## About this exercise
Check each line below for "accept" and report how many have it, nothing else.

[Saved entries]
BEGIN
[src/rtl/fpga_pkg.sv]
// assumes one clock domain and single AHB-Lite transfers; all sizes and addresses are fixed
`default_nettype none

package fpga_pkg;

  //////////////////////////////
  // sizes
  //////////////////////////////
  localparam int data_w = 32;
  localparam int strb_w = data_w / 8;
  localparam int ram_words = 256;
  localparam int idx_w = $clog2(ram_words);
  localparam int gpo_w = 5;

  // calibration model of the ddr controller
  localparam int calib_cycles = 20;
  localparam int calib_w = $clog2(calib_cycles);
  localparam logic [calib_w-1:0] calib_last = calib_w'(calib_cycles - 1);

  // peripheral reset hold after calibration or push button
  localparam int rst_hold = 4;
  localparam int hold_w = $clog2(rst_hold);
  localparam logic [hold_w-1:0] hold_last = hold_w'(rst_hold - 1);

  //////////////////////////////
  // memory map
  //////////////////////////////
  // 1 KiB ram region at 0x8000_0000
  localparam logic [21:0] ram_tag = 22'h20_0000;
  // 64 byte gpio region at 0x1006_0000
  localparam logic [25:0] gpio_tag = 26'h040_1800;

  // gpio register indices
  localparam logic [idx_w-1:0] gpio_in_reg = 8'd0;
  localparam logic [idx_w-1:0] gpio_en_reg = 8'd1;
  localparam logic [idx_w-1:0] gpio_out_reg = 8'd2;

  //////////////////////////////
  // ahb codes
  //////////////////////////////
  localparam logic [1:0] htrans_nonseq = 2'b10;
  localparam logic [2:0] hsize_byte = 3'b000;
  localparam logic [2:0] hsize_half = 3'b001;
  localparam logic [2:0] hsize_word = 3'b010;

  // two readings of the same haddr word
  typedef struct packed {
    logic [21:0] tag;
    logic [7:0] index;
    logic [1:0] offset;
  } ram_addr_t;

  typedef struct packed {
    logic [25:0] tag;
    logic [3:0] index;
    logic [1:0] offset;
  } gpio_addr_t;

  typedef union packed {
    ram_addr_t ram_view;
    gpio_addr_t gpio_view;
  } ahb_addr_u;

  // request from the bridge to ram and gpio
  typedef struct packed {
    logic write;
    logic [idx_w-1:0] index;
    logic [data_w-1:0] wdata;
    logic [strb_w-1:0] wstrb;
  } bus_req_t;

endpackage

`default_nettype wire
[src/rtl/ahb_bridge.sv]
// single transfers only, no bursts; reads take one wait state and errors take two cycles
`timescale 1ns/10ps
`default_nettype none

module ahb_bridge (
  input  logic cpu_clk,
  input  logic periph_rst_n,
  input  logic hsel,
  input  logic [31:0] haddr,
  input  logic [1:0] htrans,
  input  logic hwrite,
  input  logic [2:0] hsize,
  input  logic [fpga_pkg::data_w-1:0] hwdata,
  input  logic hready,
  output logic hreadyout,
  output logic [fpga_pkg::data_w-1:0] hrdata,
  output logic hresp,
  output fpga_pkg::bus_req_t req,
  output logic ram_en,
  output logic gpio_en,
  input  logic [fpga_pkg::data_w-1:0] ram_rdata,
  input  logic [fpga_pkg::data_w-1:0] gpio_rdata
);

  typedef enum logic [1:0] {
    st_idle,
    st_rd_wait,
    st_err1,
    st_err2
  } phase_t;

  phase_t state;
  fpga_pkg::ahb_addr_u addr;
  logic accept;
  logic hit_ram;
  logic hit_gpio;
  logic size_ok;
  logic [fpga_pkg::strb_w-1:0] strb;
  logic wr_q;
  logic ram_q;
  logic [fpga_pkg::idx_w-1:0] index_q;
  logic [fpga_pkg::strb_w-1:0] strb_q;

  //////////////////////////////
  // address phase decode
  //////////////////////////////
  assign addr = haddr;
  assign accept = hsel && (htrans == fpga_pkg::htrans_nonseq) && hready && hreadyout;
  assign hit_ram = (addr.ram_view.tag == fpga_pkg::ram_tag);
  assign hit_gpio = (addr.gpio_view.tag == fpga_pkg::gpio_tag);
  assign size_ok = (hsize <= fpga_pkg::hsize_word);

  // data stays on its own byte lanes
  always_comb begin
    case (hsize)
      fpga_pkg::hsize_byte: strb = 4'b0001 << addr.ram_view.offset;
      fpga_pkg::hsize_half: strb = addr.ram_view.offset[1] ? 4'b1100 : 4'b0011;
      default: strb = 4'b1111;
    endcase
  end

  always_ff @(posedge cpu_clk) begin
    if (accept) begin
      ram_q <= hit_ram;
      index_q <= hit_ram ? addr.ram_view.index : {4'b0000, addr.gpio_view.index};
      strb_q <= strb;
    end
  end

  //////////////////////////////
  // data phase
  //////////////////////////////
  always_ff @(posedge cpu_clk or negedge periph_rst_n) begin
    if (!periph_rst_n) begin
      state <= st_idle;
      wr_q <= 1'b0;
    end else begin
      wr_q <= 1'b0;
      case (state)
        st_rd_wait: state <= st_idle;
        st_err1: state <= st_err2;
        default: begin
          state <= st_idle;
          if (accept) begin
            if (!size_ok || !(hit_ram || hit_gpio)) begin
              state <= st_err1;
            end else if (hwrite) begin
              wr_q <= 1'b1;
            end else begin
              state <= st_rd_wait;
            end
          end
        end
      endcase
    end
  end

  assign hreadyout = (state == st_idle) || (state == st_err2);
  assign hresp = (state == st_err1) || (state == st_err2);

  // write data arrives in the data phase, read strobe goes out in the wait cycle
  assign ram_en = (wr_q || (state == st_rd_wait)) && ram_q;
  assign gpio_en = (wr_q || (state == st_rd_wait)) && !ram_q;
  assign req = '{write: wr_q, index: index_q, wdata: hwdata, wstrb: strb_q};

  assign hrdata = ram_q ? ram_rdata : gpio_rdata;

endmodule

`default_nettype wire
END
BEGIN
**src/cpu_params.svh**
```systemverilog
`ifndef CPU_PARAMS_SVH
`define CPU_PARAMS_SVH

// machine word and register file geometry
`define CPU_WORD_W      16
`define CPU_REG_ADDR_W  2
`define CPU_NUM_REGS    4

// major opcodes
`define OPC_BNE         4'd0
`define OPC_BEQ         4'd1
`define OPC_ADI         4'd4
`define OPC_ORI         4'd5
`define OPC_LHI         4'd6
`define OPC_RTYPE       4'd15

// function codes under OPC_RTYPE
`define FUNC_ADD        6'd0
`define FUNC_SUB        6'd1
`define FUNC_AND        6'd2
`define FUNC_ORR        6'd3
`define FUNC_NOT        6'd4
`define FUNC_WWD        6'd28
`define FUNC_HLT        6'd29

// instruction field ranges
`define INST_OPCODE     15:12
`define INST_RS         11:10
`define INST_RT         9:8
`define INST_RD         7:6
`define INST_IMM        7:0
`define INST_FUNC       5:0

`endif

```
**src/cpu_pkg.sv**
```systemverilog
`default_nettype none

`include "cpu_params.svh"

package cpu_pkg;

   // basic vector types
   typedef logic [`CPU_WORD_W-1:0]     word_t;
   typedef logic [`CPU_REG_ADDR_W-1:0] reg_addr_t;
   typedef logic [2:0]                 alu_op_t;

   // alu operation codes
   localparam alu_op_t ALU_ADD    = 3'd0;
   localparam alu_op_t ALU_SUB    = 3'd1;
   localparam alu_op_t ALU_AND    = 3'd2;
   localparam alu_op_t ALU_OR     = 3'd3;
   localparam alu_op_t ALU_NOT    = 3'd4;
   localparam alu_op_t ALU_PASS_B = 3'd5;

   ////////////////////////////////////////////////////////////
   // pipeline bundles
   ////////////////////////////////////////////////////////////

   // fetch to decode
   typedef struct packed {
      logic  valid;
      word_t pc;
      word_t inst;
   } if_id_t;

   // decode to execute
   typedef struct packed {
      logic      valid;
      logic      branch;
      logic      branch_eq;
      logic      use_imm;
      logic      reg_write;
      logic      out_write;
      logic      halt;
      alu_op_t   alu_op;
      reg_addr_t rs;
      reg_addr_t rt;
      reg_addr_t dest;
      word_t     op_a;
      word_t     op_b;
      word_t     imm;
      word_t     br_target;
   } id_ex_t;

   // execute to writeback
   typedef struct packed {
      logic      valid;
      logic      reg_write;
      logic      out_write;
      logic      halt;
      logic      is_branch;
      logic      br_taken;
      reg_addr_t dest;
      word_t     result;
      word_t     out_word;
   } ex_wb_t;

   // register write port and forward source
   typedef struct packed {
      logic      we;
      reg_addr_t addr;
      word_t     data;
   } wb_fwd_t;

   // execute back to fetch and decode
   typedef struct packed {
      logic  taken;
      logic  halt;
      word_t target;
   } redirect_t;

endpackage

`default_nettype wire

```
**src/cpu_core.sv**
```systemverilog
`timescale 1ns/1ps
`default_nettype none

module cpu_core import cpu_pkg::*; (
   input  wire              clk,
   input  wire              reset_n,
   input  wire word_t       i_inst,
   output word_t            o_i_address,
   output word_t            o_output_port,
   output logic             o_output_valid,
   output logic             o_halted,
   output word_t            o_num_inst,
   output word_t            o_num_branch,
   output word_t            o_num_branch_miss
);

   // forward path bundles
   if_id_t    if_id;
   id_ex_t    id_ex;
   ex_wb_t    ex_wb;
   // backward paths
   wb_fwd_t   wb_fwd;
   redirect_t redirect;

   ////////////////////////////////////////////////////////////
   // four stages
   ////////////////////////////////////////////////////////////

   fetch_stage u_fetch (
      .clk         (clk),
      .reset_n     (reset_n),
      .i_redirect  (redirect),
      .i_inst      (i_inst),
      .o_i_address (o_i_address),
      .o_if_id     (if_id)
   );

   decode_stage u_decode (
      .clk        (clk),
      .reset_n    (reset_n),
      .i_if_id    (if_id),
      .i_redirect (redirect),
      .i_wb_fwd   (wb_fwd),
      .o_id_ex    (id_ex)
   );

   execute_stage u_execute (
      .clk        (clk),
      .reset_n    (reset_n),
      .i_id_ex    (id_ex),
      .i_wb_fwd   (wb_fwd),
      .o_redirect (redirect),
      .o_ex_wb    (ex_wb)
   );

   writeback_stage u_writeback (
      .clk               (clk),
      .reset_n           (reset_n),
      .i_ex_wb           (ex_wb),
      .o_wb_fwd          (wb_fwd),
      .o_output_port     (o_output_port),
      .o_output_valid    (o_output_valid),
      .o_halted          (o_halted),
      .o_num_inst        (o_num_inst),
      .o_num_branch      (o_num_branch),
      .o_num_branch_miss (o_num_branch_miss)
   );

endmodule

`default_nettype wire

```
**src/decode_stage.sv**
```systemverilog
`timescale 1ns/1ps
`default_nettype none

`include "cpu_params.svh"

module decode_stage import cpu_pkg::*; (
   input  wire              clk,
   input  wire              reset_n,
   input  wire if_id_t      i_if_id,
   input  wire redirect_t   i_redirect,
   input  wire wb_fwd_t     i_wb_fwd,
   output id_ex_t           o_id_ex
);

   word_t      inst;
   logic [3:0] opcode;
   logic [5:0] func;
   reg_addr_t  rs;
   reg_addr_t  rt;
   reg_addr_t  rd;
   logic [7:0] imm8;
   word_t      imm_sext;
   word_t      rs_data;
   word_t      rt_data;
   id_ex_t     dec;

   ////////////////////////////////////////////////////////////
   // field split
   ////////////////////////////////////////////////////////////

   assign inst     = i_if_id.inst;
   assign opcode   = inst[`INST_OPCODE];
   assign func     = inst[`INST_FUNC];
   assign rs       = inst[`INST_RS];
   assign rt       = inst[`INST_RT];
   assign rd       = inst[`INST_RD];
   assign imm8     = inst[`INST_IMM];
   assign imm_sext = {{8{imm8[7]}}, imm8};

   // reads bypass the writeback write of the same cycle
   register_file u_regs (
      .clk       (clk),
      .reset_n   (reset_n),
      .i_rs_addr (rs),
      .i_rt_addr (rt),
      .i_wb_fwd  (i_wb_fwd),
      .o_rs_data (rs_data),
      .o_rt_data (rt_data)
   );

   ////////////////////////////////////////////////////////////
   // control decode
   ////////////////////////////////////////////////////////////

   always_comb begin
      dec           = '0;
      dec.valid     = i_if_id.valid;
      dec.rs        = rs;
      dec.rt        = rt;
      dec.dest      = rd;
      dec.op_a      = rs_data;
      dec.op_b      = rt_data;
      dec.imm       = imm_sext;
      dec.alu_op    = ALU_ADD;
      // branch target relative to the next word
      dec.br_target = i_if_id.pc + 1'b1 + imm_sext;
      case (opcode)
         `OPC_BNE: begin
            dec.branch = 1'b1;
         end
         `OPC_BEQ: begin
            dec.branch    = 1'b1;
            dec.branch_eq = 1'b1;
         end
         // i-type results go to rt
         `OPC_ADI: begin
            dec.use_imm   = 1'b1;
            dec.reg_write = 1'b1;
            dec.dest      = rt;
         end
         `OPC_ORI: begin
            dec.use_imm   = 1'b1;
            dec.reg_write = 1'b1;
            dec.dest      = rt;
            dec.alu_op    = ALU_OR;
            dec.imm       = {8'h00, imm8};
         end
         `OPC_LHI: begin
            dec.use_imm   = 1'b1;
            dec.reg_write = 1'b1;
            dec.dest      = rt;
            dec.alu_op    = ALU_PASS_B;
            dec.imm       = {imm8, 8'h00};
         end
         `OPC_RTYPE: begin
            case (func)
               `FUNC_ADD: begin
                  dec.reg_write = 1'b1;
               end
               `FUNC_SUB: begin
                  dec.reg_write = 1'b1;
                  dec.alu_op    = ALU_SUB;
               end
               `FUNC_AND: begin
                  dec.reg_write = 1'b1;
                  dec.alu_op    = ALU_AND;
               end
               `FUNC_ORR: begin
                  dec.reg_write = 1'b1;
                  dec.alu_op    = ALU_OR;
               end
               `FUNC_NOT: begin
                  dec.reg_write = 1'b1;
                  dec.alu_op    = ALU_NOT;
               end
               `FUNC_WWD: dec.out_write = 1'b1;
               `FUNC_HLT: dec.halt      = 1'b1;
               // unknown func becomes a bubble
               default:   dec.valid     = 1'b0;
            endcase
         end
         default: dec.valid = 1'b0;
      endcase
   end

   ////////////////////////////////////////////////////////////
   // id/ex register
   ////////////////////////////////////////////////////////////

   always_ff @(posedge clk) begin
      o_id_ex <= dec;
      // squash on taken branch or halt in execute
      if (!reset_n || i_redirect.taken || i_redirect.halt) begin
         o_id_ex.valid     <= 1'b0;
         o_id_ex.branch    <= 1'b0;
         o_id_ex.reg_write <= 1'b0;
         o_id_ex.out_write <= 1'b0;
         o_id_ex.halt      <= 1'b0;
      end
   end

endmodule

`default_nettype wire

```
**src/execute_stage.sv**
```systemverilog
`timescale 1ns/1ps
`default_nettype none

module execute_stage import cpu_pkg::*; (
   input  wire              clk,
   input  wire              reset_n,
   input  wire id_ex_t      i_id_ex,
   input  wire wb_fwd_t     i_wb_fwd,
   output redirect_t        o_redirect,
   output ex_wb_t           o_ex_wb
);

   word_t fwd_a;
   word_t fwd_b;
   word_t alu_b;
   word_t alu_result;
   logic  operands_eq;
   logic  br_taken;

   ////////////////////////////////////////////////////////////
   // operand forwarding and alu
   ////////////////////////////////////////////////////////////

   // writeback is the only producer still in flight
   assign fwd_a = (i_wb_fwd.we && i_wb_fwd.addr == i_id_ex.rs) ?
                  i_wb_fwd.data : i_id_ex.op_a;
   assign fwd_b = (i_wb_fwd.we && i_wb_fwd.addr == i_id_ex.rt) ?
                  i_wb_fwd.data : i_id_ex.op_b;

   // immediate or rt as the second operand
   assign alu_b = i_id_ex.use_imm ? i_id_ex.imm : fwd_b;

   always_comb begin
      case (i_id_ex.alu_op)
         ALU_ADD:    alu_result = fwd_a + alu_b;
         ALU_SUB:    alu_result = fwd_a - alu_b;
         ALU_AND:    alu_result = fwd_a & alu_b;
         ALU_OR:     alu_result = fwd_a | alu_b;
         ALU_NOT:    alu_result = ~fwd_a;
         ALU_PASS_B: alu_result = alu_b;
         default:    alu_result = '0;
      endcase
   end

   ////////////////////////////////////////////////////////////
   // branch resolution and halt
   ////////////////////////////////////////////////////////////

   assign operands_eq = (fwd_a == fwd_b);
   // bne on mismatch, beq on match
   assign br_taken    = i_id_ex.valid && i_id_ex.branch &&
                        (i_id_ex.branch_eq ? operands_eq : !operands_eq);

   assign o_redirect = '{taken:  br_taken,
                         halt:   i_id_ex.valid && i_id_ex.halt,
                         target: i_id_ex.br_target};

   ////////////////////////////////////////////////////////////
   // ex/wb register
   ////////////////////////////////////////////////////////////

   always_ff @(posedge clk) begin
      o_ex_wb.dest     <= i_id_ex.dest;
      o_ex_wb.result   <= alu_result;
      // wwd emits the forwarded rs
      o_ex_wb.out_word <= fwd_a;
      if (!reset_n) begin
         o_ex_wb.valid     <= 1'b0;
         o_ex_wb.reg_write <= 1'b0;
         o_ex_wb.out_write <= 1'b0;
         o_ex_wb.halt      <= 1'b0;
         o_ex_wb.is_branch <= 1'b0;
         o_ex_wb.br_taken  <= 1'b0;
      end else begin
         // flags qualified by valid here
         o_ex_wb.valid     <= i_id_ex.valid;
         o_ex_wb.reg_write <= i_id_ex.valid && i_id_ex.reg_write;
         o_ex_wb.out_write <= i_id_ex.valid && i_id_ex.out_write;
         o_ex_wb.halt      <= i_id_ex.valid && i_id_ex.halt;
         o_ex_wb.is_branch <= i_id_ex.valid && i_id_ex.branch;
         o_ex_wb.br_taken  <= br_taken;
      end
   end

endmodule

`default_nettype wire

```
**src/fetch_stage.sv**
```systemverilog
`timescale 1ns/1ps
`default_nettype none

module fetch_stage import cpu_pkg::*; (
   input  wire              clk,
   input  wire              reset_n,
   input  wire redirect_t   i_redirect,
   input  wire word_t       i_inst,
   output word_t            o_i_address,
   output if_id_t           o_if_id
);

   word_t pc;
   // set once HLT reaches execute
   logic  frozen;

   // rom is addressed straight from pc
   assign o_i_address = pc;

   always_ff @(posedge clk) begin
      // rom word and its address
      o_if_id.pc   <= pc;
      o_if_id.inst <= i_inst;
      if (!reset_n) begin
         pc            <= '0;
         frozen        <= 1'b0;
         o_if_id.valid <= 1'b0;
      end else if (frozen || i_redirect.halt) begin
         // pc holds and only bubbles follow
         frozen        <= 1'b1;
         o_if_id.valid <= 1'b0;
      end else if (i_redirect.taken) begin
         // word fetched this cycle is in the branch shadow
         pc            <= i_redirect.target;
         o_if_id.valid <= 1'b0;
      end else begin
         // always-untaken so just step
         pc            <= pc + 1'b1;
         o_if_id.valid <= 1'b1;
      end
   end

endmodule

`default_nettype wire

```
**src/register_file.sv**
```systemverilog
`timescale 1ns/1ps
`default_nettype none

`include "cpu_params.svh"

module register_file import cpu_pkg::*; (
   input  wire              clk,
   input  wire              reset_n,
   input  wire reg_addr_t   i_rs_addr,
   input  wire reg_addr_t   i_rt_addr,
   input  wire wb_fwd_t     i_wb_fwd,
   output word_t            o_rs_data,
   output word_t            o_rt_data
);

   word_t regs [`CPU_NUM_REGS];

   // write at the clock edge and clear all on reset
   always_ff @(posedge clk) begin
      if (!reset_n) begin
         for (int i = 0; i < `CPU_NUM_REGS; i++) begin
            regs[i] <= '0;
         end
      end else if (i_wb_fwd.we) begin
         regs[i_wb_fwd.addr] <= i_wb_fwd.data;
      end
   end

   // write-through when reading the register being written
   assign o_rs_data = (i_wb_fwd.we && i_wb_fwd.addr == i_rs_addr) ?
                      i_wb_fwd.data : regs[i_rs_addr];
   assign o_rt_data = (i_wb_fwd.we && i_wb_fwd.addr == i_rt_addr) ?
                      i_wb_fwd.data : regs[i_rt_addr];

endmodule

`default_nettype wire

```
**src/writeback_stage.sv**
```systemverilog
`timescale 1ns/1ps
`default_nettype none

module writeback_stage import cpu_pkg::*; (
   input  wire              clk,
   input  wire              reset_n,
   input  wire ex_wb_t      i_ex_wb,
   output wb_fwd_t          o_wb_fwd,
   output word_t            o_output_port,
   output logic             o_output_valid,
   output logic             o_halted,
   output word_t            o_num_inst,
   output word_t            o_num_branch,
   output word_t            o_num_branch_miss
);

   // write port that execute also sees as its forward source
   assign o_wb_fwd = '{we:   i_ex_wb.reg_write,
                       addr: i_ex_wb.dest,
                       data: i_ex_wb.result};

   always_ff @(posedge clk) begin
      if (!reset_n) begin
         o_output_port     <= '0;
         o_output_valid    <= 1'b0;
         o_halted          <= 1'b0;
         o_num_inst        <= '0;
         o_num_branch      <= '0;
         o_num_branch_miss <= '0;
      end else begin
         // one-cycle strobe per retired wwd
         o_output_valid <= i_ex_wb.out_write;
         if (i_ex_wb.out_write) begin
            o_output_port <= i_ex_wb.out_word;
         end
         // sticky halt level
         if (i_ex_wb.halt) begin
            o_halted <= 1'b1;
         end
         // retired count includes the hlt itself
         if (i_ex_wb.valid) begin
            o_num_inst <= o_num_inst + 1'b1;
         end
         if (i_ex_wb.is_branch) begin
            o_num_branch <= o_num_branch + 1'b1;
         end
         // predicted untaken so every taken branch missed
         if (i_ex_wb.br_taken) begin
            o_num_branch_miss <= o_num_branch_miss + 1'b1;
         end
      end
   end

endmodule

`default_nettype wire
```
END
## Solution
4